Marshall's Helafricanus Sunny Jumping Spider

Scientific classification
- Kingdom: Animalia
- Phylum: Arthropoda
- Subphylum: Chelicerata
- Class: Arachnida
- Order: Araneae
- Infraorder: Araneomorphae
- Family: Salticidae
- Genus: Helafricanus
- Species: H. marshalli
- Binomial name: Helafricanus marshalli (G. W. Peckham & E. G. Peckham, 1903)
- Synonyms: Heliophanus marshallii Peckham & Peckham, 1903 ; Heliophanus marshalli Wesołowska, 1986 ;

= Helafricanus marshalli =

- Authority: (G. W. Peckham & E. G. Peckham, 1903)

Species of spider

Helafricanus marshalli is a species of spider in the family Salticidae. It is endemic to South Africa and is commonly known as Marshall's Helafricanus sunny jumping spider.

==Distribution==
Helafricanus marshalli is found in South Africa, where it is known only from the Kwazulu-Natal province.
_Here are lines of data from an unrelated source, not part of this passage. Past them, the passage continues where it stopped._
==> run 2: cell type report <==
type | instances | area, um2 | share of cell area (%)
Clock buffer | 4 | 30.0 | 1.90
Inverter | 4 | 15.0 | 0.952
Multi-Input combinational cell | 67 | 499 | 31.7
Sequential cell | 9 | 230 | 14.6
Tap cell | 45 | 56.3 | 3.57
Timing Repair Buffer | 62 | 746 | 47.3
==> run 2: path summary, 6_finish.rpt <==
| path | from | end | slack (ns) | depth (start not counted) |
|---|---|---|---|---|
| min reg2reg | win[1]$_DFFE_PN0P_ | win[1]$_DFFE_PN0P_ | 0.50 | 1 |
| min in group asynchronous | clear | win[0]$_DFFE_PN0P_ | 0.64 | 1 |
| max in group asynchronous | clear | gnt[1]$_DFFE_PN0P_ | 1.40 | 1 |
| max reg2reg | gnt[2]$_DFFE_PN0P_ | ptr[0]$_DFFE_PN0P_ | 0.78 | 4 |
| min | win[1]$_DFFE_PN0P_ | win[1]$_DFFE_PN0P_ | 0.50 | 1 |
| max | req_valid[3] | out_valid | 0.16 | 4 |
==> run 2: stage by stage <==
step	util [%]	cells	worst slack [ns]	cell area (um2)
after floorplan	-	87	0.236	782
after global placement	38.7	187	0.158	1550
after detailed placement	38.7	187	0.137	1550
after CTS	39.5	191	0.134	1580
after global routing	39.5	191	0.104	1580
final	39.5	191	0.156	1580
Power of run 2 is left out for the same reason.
Known locations include Durban and Kloof near Durban.

==Habitat and ecology==
Helafricanus marshalli has been sampled from the Indian Ocean Coastal Belt biome at an altitude of 17 m.

==Description==

The species is larger than other congeners and has dark legs with yellow tarsi.

==Conservation==
Helafricanus marshalli is listed as Data Deficient by the South African National Biodiversity Institute due to its small range. More sampling is needed to collect the female and determine the species' range.

==Taxonomy==
Helafricanus marshalli was originally described by G. W. Peckham and E. G. Peckham in 1903. The species was redescribed by Wesołowska in 1986 and transferred to Helafricanus by Wesołowska in 2024. Only the male is known.